Sudip S. Padhye received the Bachelor of Engineering (B.E.) degree in Computer Science & Engineering from Visvesvaraya Technological University, India (V.T.U.) in 2016. He is currently working as Business Intelligence (BI) Developer at KPIT Technologies Ltd. with extensive experience in both ETL
and Reporting tools such as Informatica Data Center & Oracle Business Intelligence Enterprise Edition (OBIEE) respectively.

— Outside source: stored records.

**src/rtl/mac_operand_feeder.sv**
```systemverilog
// Operand stage for the 5-tap mac: slides a 5-sample window over the input
// stream and holds a coefficient bank, presenting both under out_valid.
module mac_operand_feeder #(
    parameter int DATA_W = 8
) (
    input  logic              clk,
    input  logic              rst_n,
    input  logic [DATA_W-1:0] in_data,
    input  logic              in_valid,
    output logic              in_ready,
    input  logic              flush,
    input  logic              coef_wr,
    input  logic [2:0]        coef_addr,
    input  logic [DATA_W-1:0] coef_data,
    output logic              coef_ready,
    output logic [DATA_W-1:0] A1,
    output logic [DATA_W-1:0] A2,
    output logic [DATA_W-1:0] A3,
    output logic [DATA_W-1:0] A4,
    output logic [DATA_W-1:0] A5,
    output logic [DATA_W-1:0] c1,
    output logic [DATA_W-1:0] c2,
    output logic [DATA_W-1:0] c3,
    output logic [DATA_W-1:0] c4,
    output logic [DATA_W-1:0] c5,
    output logic              out_valid,
    input  logic              out_ready,
    output logic [2:0]        fill_cnt
);

    localparam int TAPS = 5;

    // Index 0 is the newest sample (A1) / first coefficient (c1).
    logic [TAPS-1:0][DATA_W-1:0] win_q, win_d;
    logic [TAPS-1:0][DATA_W-1:0] coef_q, coef_d;
    logic [2:0]                  fill_q, fill_d;
    logic                        vld_q, vld_d;
    logic                        accept, consume;

    assign in_ready   = (!vld_q || out_ready) && !flush;
    assign coef_ready = !vld_q;
    assign accept     = in_valid && in_ready;
    assign consume    = vld_q && out_ready;

    always_comb begin
        win_d  = win_q;
        fill_d = fill_q;
        vld_d  = vld_q;
        coef_d = coef_q;
        if (flush) begin
            win_d  = '0;
            fill_d = 3'd0;
            vld_d  = 1'b0;
        end else begin
            if (accept) begin
                win_d  = {win_q[TAPS-2:0], in_data};
                fill_d = (fill_q == 3'd5) ? 3'd5 : fill_q + 3'd1;
            end
            if (accept && fill_q >= 3'd4)
                vld_d = 1'b1;
            else if (consume)
                vld_d = 1'b0;
        end
        // Coefficients survive flush; only out_valid gates writes.
        if (coef_wr && coef_ready && coef_addr < 3'd5)
            coef_d[coef_addr] = coef_data;
    end

    always_ff @(posedge clk or negedge rst_n) begin
        if (!rst_n) begin
            win_q  <= '0;
            coef_q <= '0;
            fill_q <= 3'd0;
            vld_q  <= 1'b0;
        end else begin
            win_q  <= win_d;
            coef_q <= coef_d;
            fill_q <= fill_d;
            vld_q  <= vld_d;
        end
    end

    assign A1 = win_q[0];
    assign A2 = win_q[1];
    assign A3 = win_q[2];
    assign A4 = win_q[3];
    assign A5 = win_q[4];
    assign c1 = coef_q[0];
    assign c2 = coef_q[1];
    assign c3 = coef_q[2];
    assign c4 = coef_q[3];
    assign c5 = coef_q[4];
    assign out_valid = vld_q;
    assign fill_cnt  = fill_q;

endmodule

```
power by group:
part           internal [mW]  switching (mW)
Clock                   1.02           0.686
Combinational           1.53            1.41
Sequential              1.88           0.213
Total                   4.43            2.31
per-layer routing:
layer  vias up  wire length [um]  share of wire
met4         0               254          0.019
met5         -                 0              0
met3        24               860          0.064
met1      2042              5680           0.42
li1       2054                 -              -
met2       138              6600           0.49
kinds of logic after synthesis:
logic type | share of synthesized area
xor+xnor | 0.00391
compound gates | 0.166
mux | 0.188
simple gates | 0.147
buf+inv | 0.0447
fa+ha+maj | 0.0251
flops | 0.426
File: src/rtl/decode_pkg.sv
// Shared types and constants for the decode stage: micro-op layout, ALU/FU codes,
// RV32 opcode and funct7 values, and the funct3 -> ALUOp helper.
package decode_pkg;

  localparam int XLEN_W   = 32;
  localparam int PC_WIDTH = 9;

  localparam logic [3:0] ALU_ADD   = 4'b0000;
  localparam logic [3:0] ALU_SUB   = 4'b0001;
  localparam logic [3:0] ALU_SLL   = 4'b0010;
  localparam logic [3:0] ALU_SLT   = 4'b0011;
  localparam logic [3:0] ALU_XOR   = 4'b0100;
  localparam logic [3:0] ALU_SRL   = 4'b0101;
  localparam logic [3:0] ALU_OR    = 4'b0110;
  localparam logic [3:0] ALU_AND   = 4'b0111;
  localparam logic [3:0] ALU_LUI   = 4'b1000;
  localparam logic [3:0] ALU_AUIPC = 4'b1001;
  localparam logic [3:0] ALU_SRA   = 4'b1010;
  localparam logic [3:0] ALU_SLTU  = 4'b1011;

  localparam logic [1:0] FU_ALU    = 2'b00;
  localparam logic [1:0] FU_BRANCH = 2'b01;
  localparam logic [1:0] FU_LSU    = 2'b10;
  localparam logic [1:0] FU_MULDIV = 2'b11;

  localparam logic [6:0] OP_LUI    = 7'b0110111;
  localparam logic [6:0] OP_AUIPC  = 7'b0010111;
  localparam logic [6:0] OP_JAL    = 7'b1101111;
  localparam logic [6:0] OP_JALR   = 7'b1100111;
  localparam logic [6:0] OP_BRANCH = 7'b1100011;
  localparam logic [6:0] OP_LOAD   = 7'b0000011;
  localparam logic [6:0] OP_STORE  = 7'b0100011;
  localparam logic [6:0] OP_IMM    = 7'b0010011;
  localparam logic [6:0] OP_REG    = 7'b0110011;

  localparam logic [6:0] F7_BASE   = 7'b0000000;
  localparam logic [6:0] F7_ALT    = 7'b0100000;
  localparam logic [6:0] F7_MULDIV = 7'b0000001;

  typedef struct packed {
    logic ALUsrc;
    logic Branch;
    logic Memread;
    logic Memwrite;
    logic Regwrite;
  } ctrl_t;

  typedef struct packed {
    logic [PC_WIDTH-1:0] pc;
    logic [4:0]          rs1;
    logic [4:0]          rs2;
    logic [4:0]          rd;
    logic [XLEN_W-1:0]   imm;
    logic [3:0]          ALUOp;
    logic [1:0]          FUtype;
    ctrl_t               flags;
    logic                illegal;
  } uop_t;

  // alt selects the funct7=0100000 variant (SUB for 000, SRA for 101)
  function automatic logic [3:0] alu_op_for(input logic [2:0] funct3, input logic alt);
    logic [3:0] op;
    case (funct3)
      3'b000:  op = alt ? ALU_SUB : ALU_ADD;
      3'b001:  op = ALU_SLL;
      3'b010:  op = ALU_SLT;
      3'b011:  op = ALU_SLTU;
      3'b100:  op = ALU_XOR;
      3'b101:  op = alt ? ALU_SRA : ALU_SRL;
      3'b110:  op = ALU_OR;
      default: op = ALU_AND;
    endcase
    return op;
  endfunction

endpackage

File: src/rtl/rv32_decode_comb.sv
// Combinational RV32I(+M) decoder: raw instruction and PC in, one micro-op out.
// Illegal encodings still produce a micro-op, but with all side-effect flags and rd cleared.
module rv32_decode_comb
  import decode_pkg::*;
#(
  parameter bit EN_M = 1'b1
) (
  input  logic [XLEN_W-1:0]   instruction,
  input  logic [PC_WIDTH-1:0] pc,
  output uop_t                uop
);

  logic [6:0]        w_opcode;
  logic [2:0]        w_funct3;
  logic [6:0]        w_funct7;
  logic [4:0]        w_rs1;
  logic [4:0]        w_rs2;
  logic [4:0]        w_rd;
  logic [XLEN_W-1:0] w_immI;
  logic [XLEN_W-1:0] w_immS;
  logic [XLEN_W-1:0] w_immB;
  logic [XLEN_W-1:0] w_immU;
  logic [XLEN_W-1:0] w_immJ;
  logic [XLEN_W-1:0] w_shamt;
  logic              w_bad;

  assign w_opcode = instruction[6:0];
  assign w_rd     = instruction[11:7];
  assign w_funct3 = instruction[14:12];
  assign w_rs1    = instruction[19:15];
  assign w_rs2    = instruction[24:20];
  assign w_funct7 = instruction[31:25];

  assign w_immI  = {{20{instruction[31]}}, instruction[31:20]};
  assign w_immS  = {{20{instruction[31]}}, instruction[31:25], instruction[11:7]};
  assign w_immB  = {{19{instruction[31]}}, instruction[31], instruction[7],
                    instruction[30:25], instruction[11:8], 1'b0};
  assign w_immU  = {instruction[31:12], 12'b0};
  assign w_immJ  = {{11{instruction[31]}}, instruction[31], instruction[19:12],
                    instruction[20], instruction[30:21], 1'b0};
  assign w_shamt = {27'b0, instruction[24:20]};

  always_comb begin
    uop    = '0;
    uop.pc = pc;
    w_bad  = 1'b0;
    case (w_opcode)
      OP_LUI, OP_AUIPC: begin
        uop.rd             = w_rd;
        uop.imm            = w_immU;
        uop.ALUOp          = (w_opcode == OP_LUI) ? ALU_LUI : ALU_AUIPC;
        uop.flags.ALUsrc   = 1'b1;
        uop.flags.Regwrite = 1'b1;
      end
      OP_JAL, OP_JALR: begin
        uop.rd             = w_rd;
        uop.ALUOp          = ALU_ADD;
        uop.FUtype         = FU_BRANCH;
        uop.flags.ALUsrc   = 1'b1;
        uop.flags.Branch   = 1'b1;
        uop.flags.Regwrite = 1'b1;
        if (w_opcode == OP_JAL) begin
          uop.imm = w_immJ;
        end else begin
          uop.rs1 = w_rs1;
          uop.imm = w_immI;
          w_bad   = (w_funct3 != 3'b000);
        end
      end
      OP_BRANCH: begin
        uop.rs1          = w_rs1;
        uop.rs2          = w_rs2;
        uop.imm          = w_immB;
        uop.ALUOp        = {1'b0, w_funct3};
        uop.FUtype       = FU_BRANCH;
        uop.flags.Branch = 1'b1;
        w_bad            = (w_funct3[2:1] == 2'b01);
      end
      OP_LOAD: begin
        uop.rs1            = w_rs1;
        uop.rd             = w_rd;
        uop.imm            = w_immI;
        uop.ALUOp          = {1'b0, w_funct3};
        uop.FUtype         = FU_LSU;
        uop.flags.ALUsrc   = 1'b1;
        uop.flags.Memread  = 1'b1;
        uop.flags.Regwrite = 1'b1;
        w_bad              = (w_funct3 == 3'b011) || (w_funct3[2:1] == 2'b11);
      end
      OP_STORE: begin
        uop.rs1            = w_rs1;
        uop.rs2            = w_rs2;
        uop.imm            = w_immS;
        uop.ALUOp          = {1'b0, w_funct3};
        uop.FUtype         = FU_LSU;
        uop.flags.ALUsrc   = 1'b1;
        uop.flags.Memwrite = 1'b1;
        w_bad              = (w_funct3 > 3'b010);
      end
      OP_IMM: begin
        uop.rs1            = w_rs1;
        uop.rd             = w_rd;
        uop.imm            = w_immI;
        uop.ALUOp          = alu_op_for(w_funct3, 1'b0);
        uop.flags.ALUsrc   = 1'b1;
        uop.flags.Regwrite = 1'b1;
        // shift-immediates reuse the upper bits as funct7, so the immediate is just shamt
        if (w_funct3 == 3'b001) begin
          uop.imm = w_shamt;
          w_bad   = (w_funct7 != F7_BASE);
        end else if (w_funct3 == 3'b101) begin
          uop.imm   = w_shamt;
          uop.ALUOp = alu_op_for(w_funct3, w_funct7 == F7_ALT);
          w_bad     = (w_funct7 != F7_BASE) && (w_funct7 != F7_ALT);
        end
      end
      OP_REG: begin
        uop.rs1            = w_rs1;
        uop.rs2            = w_rs2;
        uop.rd             = w_rd;
        uop.flags.Regwrite = 1'b1;
        if (EN_M && (w_funct7 == F7_MULDIV)) begin
          uop.FUtype = FU_MULDIV;
          uop.ALUOp  = {1'b0, w_funct3};
        end else if (w_funct7 == F7_BASE) begin
          uop.ALUOp = alu_op_for(w_funct3, 1'b0);
        end else if ((w_funct7 == F7_ALT) && ((w_funct3 == 3'b000) || (w_funct3 == 3'b101))) begin
          uop.ALUOp = alu_op_for(w_funct3, 1'b1);
        end else begin
          w_bad = 1'b1;
        end
      end
      default: w_bad = 1'b1;
    endcase

    if (w_bad) begin
      uop.illegal        = 1'b1;
      uop.rd             = 5'd0;
      uop.flags.Regwrite = 1'b0;
      uop.flags.Memread  = 1'b0;
      uop.flags.Memwrite = 1'b0;
      uop.flags.Branch   = 1'b0;
    end
  end

endmodule
--- src/rtl/riscv_pkg.sv ---
// Shared RV32I core types: register-specifier width, x0 constant, forwarding select encoding.
package riscv_pkg;

    localparam int unsigned REG_W = 5;

    localparam logic [REG_W-1:0] REG_X0 = '0;

    typedef enum logic [1:0] {
        FWD_NONE = 2'b00,
        FWD_W    = 2'b01,
        FWD_M    = 2'b10
    } fwd_sel_t;

endpackage

--- src/rtl/hazard_unit_fwd_sel.sv ---
// Forwarding source select for one Execute operand; Memory wins over Writeback, x0 never forwards.
module fwd_sel
    import riscv_pkg::*;
#(
    parameter int unsigned REGW = 5
) (
    input  logic [REGW-1:0] RsE,
    input  logic [REGW-1:0] RdM,
    input  logic [REGW-1:0] RdW,
    input  logic            RegWriteM,
    input  logic            RegWriteW,
    output fwd_sel_t        Sel
);

    logic w_rs_nz;

    assign w_rs_nz = (RsE != REGW'(REG_X0));

    // Priority select: M stage result is younger, so it shadows W.
    always_comb begin
        Sel = FWD_NONE;
        if (w_rs_nz && (RsE == RdM) && RegWriteM) begin
            Sel = FWD_M;
        end else if (w_rs_nz && (RsE == RdW) && RegWriteW) begin
            Sel = FWD_W;
        end
    end

endmodule

--- src/rtl/hazard_unit.sv ---
// Five-stage RV32I hazard unit: load-use stall, branch flush and operand forwarding.
// Keeps private E/M/W copies of the register specifiers.
// Optional build macro HAZARD_PERF_EN adds saturating stall/flush event counters.
module hazard_unit
    import riscv_pkg::*;
#(
    parameter int unsigned REGW = 5,
    parameter int unsigned CNTW = 32
) (
    input  logic            clk,
    input  logic            reset,
    input  logic [REGW-1:0] Rs1D,
    input  logic [REGW-1:0] Rs2D,
    input  logic [REGW-1:0] RdD,
    input  logic            PCSrcE,
    input  logic            ResultSrcEb0,
    input  logic            RegWriteM,
    input  logic            RegWriteW,
    output logic            StallF,
    output logic            StallD,
    output logic            FlushD,
    output logic            FlushE,
    output logic [1:0]      ForwardAE,
`ifdef HAZARD_PERF_EN
    output logic [1:0]      ForwardBE,
    output logic [CNTW-1:0] StallCnt,
    output logic [CNTW-1:0] FlushCnt
`else
    output logic [1:0]      ForwardBE
`endif
);

    logic [REGW-1:0] r_rs1_e;
    logic [REGW-1:0] r_rs2_e;
    logic [REGW-1:0] r_rd_e;
    logic [REGW-1:0] r_rd_m;
    logic [REGW-1:0] r_rd_w;

    logic            w_lw_stall;
    logic            w_flush_e;
    fwd_sel_t        w_fwd_a;
    fwd_sel_t        w_fwd_b;

    // Load in Execute whose rd is read by the instruction in Decode.
    assign w_lw_stall = ResultSrcEb0
                      && (r_rd_e != REGW'(REG_X0))
                      && ((Rs1D == r_rd_e) || (Rs2D == r_rd_e));

    assign w_flush_e = w_lw_stall || PCSrcE;

    assign StallF    = w_lw_stall;
    assign StallD    = w_lw_stall;
    assign FlushD    = PCSrcE;
    assign FlushE    = w_flush_e;
    assign ForwardAE = w_fwd_a;
    assign ForwardBE = w_fwd_b;

    // Specifier pipeline: E follows Decode (bubble on FlushE), M and W just shift.
    always_ff @(posedge clk or negedge reset) begin
        if (!reset) begin
            r_rs1_e <= '0;
            r_rs2_e <= '0;
            r_rd_e  <= '0;
            r_rd_m  <= '0;
            r_rd_w  <= '0;
        end else begin
            if (w_flush_e) begin
                r_rs1_e <= '0;
                r_rs2_e <= '0;
                r_rd_e  <= '0;
            end else begin
                r_rs1_e <= Rs1D;
                r_rs2_e <= Rs2D;
                r_rd_e  <= RdD;
            end
            r_rd_m <= r_rd_e;
            r_rd_w <= r_rd_m;
        end
    end

    fwd_sel #(
        .REGW (REGW)
    ) u_fwd_a (
        .RsE       (r_rs1_e),
        .RdM       (r_rd_m),
        .RdW       (r_rd_w),
        .RegWriteM (RegWriteM),
        .RegWriteW (RegWriteW),
        .Sel       (w_fwd_a)
    );

    fwd_sel #(
        .REGW (REGW)
    ) u_fwd_b (
        .RsE       (r_rs2_e),
        .RdM       (r_rd_m),
        .RdW       (r_rd_w),
        .RegWriteM (RegWriteM),
        .RegWriteW (RegWriteW),
        .Sel       (w_fwd_b)
    );

`ifdef HAZARD_PERF_EN
    logic [CNTW-1:0] r_stall_cnt;
    logic [CNTW-1:0] r_flush_cnt;

    assign StallCnt = r_stall_cnt;
    assign FlushCnt = r_flush_cnt;

    // Saturating event counters: load-use stall cycles and taken-branch cycles.
    always_ff @(posedge clk or negedge reset) begin
        if (!reset) begin
            r_stall_cnt <= '0;
            r_flush_cnt <= '0;
        end else begin
            if (w_lw_stall && (r_stall_cnt != '1)) begin
                r_stall_cnt <= r_stall_cnt + CNTW'(1);
            end
            if (PCSrcE && (r_flush_cnt != '1)) begin
                r_flush_cnt <= r_flush_cnt + CNTW'(1);
            end
        end
    end
`endif

endmodule
--- config.mk ---
export PLATFORM = sky130hd
export DESIGN_NAME = hazard_unit
export DESIGN_NICKNAME = d
export VERILOG_FILES = /design/src/rtl/riscv_pkg.sv /design/src/rtl/hazard_unit_fwd_sel.sv /design/src/rtl/hazard_unit.sv
export SDC_FILE = /design/constraint.sdc
export NUM_CORES = 1
export LEC_CHECK = 0
export ABC_AREA = 1
export BUFFER_PORTS_ARGS = -buffer_cell sky130_fd_sc_hd__buf_2
export CAP_MARGIN = 10
export CORE_AREA = 4 4 63 51
export CTS_BUF_LIST = sky130_fd_sc_hd__clkbuf_4 sky130_fd_sc_hd__clkbuf_8 sky130_fd_sc_hd__clkbuf_16
export CTS_CLUSTER_DIAMETER = 100
export DETAILED_ROUTE_END_ITERATION = 7
export DIE_AREA = 0 0 67 55
export PLACE_DENSITY = 0.74
export SLEW_MARGIN = 10
export SYNTH_ARGS = -nofsm -noshare
export SYNTH_HDL_FRONTEND = slang
export SYNTH_SLANG_ARGS = --single-unit
--- constraint.sdc ---
create_clock -name clk -period 1.5 [get_ports clk]
set_input_delay 0.075 -clock clk [delete_from_list [all_inputs] [get_ports clk]]
set_output_delay 0.075 -clock clk [all_outputs]
set_load 0.05 [all_outputs]
==> summary.txt <==
GRT
  – Total Routing Usage GR: approximately 18%
  – Pin count of the biggest net entering global routing: 26
  – Initial antenna violation count: 0
  – Vias in the first global route: between 1000 and 1500
  – Total congestion overflow: 0
  – Wire length of the first global-routing pass: 5020 um

STA
  – Pin slew with the least headroom to its limit: between 0.5 and 0.6 ns
  – Worst-case clock skew: between 0.004 and 0.005 ns
  – Fmax: between 600 and 700 MHz
  – Setup repair after global routing missed its margin: yes
  – Final setup margin: -0.149 ns
  – Slew Limit Fails: 0
  – Max-slew headroom: 64.7%
  – Clock period minus worst slack: 1.65 ns
  – Hold Violations, Final: 0
  – Crit share post-route: 110%
  – Total setup violations reported at the end of the flow: 7

Detailed routing
  – Number of vias after detailed routing: ~1200
  – Initial DRC Count: ~80
  – Wire per inst: 12.3 um
  – Wire length after detailed routing: roughly 3100 um
  – Post-route ant nets: 0
  – Average via count per standard cell: 4.85
  – DRC violation count after routing: 0
  – Detailed-routing iteration count for the pre-antenna-repair pass: 4

Critical path
  – Setup crit start kind: flip-flop
  – Signal arrival time at the worst endpoint: about 1.6 ns
  – Worst EP required: approximately 1.4 ns
  – Endpoint kind of the worst setup timing path: output pin
  – Critical-path maximum fanout: 3
  – Register-to-Register Setup Slack: about 0.020 ns
  – Kind of critical path: reg2out

Die
  – Num rows: 16
  – Die ar.: about 0.0037 sq mm
  – Top-level port count: 29
  – Floorplan die height: ~55 um
  – Initial cell density of the core: just over 50%
  – Core Area: between 0.002 and 0.003 sq mm
  – Die width: roughly 67 um

Clock network
  – Clk_lat worst skew: approximately 0.31 ns
  – Post-CTS clock slew at the launch and capture registers of the worst setup and hold paths: ~0.12 ns
  – Clock tree from TritonCTS: built
  – Clock Root Buffer: clkbuf_4
  – Num Clock Sinks: 25
  – # H-tree levels: 1
  – Clock buffer depth: 2
  – Number of CTS-inserted buffers: 3

Yosys
  – Yosys warnings: 0
  – Share of synthesized registers carrying an async set or reset: 100%
  – Part of the Yosys area used for sequential elements: 48.3%
  – Synth Cell Area: between 0.001 and 0.0015 sq mm
  – Cell type contributing the most total cell area after synthesis: dfrtp_1
  – Net count after synthesis: 187
  – Flop and latch count out of synthesis: 25
  – Most area-consuming cells after synthesis: dfrtp_1 48%, nand2_1 11%, inv_1 9.9%
  – Top cell type's share of synthesized area: between 40% and 50%
  – Gate count of the mapped netlist: around 170
  – Netlist cell types: 22
  – Number of flops mapped to enable cells by yosys: 0
  – Most repeated cell in the gate-level netlist after synthesis: nand2_1
  – Per-instance average area after synthesis: about 7.8 sq um
  – List of most frequent post-synthesis cells: 39 x nand2_1, 34 x inv_1, 25 x dfrtp_1, 25 x nor2_1, 8 x xnor2_1
  – Top flip-flop cell by instance count after synthesis: dfrtp_1

Layout
  – Layout overhead on the synthesized area: 41.2%
  – Final cell count without fillers: about 250
  – Final #Nets: around 240
  – Layout filler cell count: approximately 190
  – Count of inserted antenna diode cells: 0
  – Share of layout cells above drive strength 1: between 30% and 40%

Pwr
  – Static leakage: about 0.95 nW
  – Power per cell area: 782 mW/mm^2
  – VDD IR-drop max: a little under 0.5 mV

Place
  – Placed Instances: between 200 and 250
  – Total half-perimeter wirelength after legalization and detailed placement: between 2000 and 2500 um
  – Final weighted congestion in routability-driven placement: between 0.8 and 0.9
  – Pre-CTS worst setup slack: about 0.023 ns
  – # port buffers: 28

Outcome
  – Violated checks: negative setup slack
  – Result of the run: complete, but fails checks

Min path
  – Hold Crit Class: in2reg

Flow run
  – Max-capacitance violation count: 0
[placed cells by master (no fill, tap or decap), types with 6 or more instances in the layout]
cell type      synthesis  final
dfrtp_1               25     21
nand2_1               39     37
nor2_1                25     13
buf_4                  2      6
buf_6                  0      7
dlygate4sd3_1          0     10
nor2_2                 1     10
buf_2                  0     21
inv_1                 34     29
xnor2_1                8      7
[per-stage QoR]
step / total power (W) / util (%) / hold slack (ns) / setup TNS [ns] / instance area (sq um)
6_report: 0.00143 / 71.9 / 0.00589 / -0.774 / 1830
5_1_grt: 0.00149 / 71.9 / 0.00249 / -1.95 / 1830
4_1_cts: 0.00138 / 67.2 / 0.000938 / -0.789 / 1710
3_5_place_dp: 0.00103 / 58.1 / 0.0826 / 0 / 1480
3_3_place_gp: 0.00102 / 58.1 / 0.0768 / 0 / 1480
2_1_floorplan: 0.000944 / - / -0.221 / -0.158 / 1310
[flip-flops by register name, indices dropped and copies added, names as in the netlist]
| signal | flops |
|---|---|
| r_rd_e | 5 |
| r_rd_m | 5 |
| r_rd_w | 5 |
| r_rs1_e | 5 |
| r_rs2_e | 5 |
[final cells by class]
class | count | area (sq um) | area share, %
sequential | 25 | 631 | 34.5
timing repair buffer | 48 | 389 | 21.3
tap | 36 | 45.0 | 2.46
clock buffer | 4 | 30.0 | 1.64
inverter | 34 | 128 | 6.98
multi-input combinational | 104 | 606 | 33.1
[final timing paths]
| check | to | from | depth (start not counted) |
|---|---|---|---|
| worst max-delay path | ForwardAE[0] | r_rs1_e[3] | 6 |
| worst min-delay path | r_rs2_e[2] | Rs2D[2] | 3 |
| worst max register to register | r_rs2_e[1] | r_rd_e[0] | 10 |
| worst min register to register | r_rd_w[2] | r_rd_m[2] | 0 |
| max in group asynchronous | r_rd_e[3] | reset | 2 |
| min in group asynchronous | r_rd_e[0] | reset | 2 |
[kinds of logic (layout without fill, tap and decap cells)]
group | Yosys count | after routing | synth area share [%]
DFF | 25 | 25 | 48.3
buffers and inverters | 37 | 86 | 12.2
xor gates and xnor gates | 11 | 11 | 7.44
AOI/OAI and AO/OA | 7 | 7 | 3.48
and+or+nand+nor | 86 | 86 | 28.6
[where the power goes]
group / internal (W) / switching [W]
logic: 0.000168 / 0.000191
registers: 0.000713 / 0.0000463
clock network: 0.000122 / 0.000189
[metal layers]
metal  part of all wire [%]  global-route usage, %  up-vias  routed length (um)
met3                    5.3                   2.83        8                 164
met5                      0                      0        -                   0
met4                    2.5                   9.09        0                  77
li1                       -                      -      593                   -
met1                     41                   21.4      575                1260
met2                     51                   33.0       41                1580
[worst max-delay path: stages (launching register included)]
cell and delay [ns]:
dfrtp_1 0.43, or2_4 0.24, a21oi_2 0.12, nand4_1 0.14
nor2_4 0.14, nor2_2 0.04, buf_6 0.14
[repair_timing]
item / 4_1_cts / 5_1_grt
gates cloned: 0 / 0
pin swaps: 10 / 5
endpoints found under the hold margin: 33 / 1
setup buffers: 5 / 3
hold buffers: 9 / 1
setup endpoints to repair: 7 / 18
resized for setup: 24 / 30
(Power assumes the default switching activity.)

In addition to this, he has many projects on his name such as “Movies & Books Recommender system using Collaborative Filtering”, ”Rainfall predictor using Regression techniques” and “Context-based Attitude Scrutiny using NLP”, to name a few. He has also published 2 International papers in the field of Data mining. He is fascinated towards R, Python and Java & thus has many MOOCs certifications from renowned Universities such as Stanford University, USA and Johns Hopkins University, USA.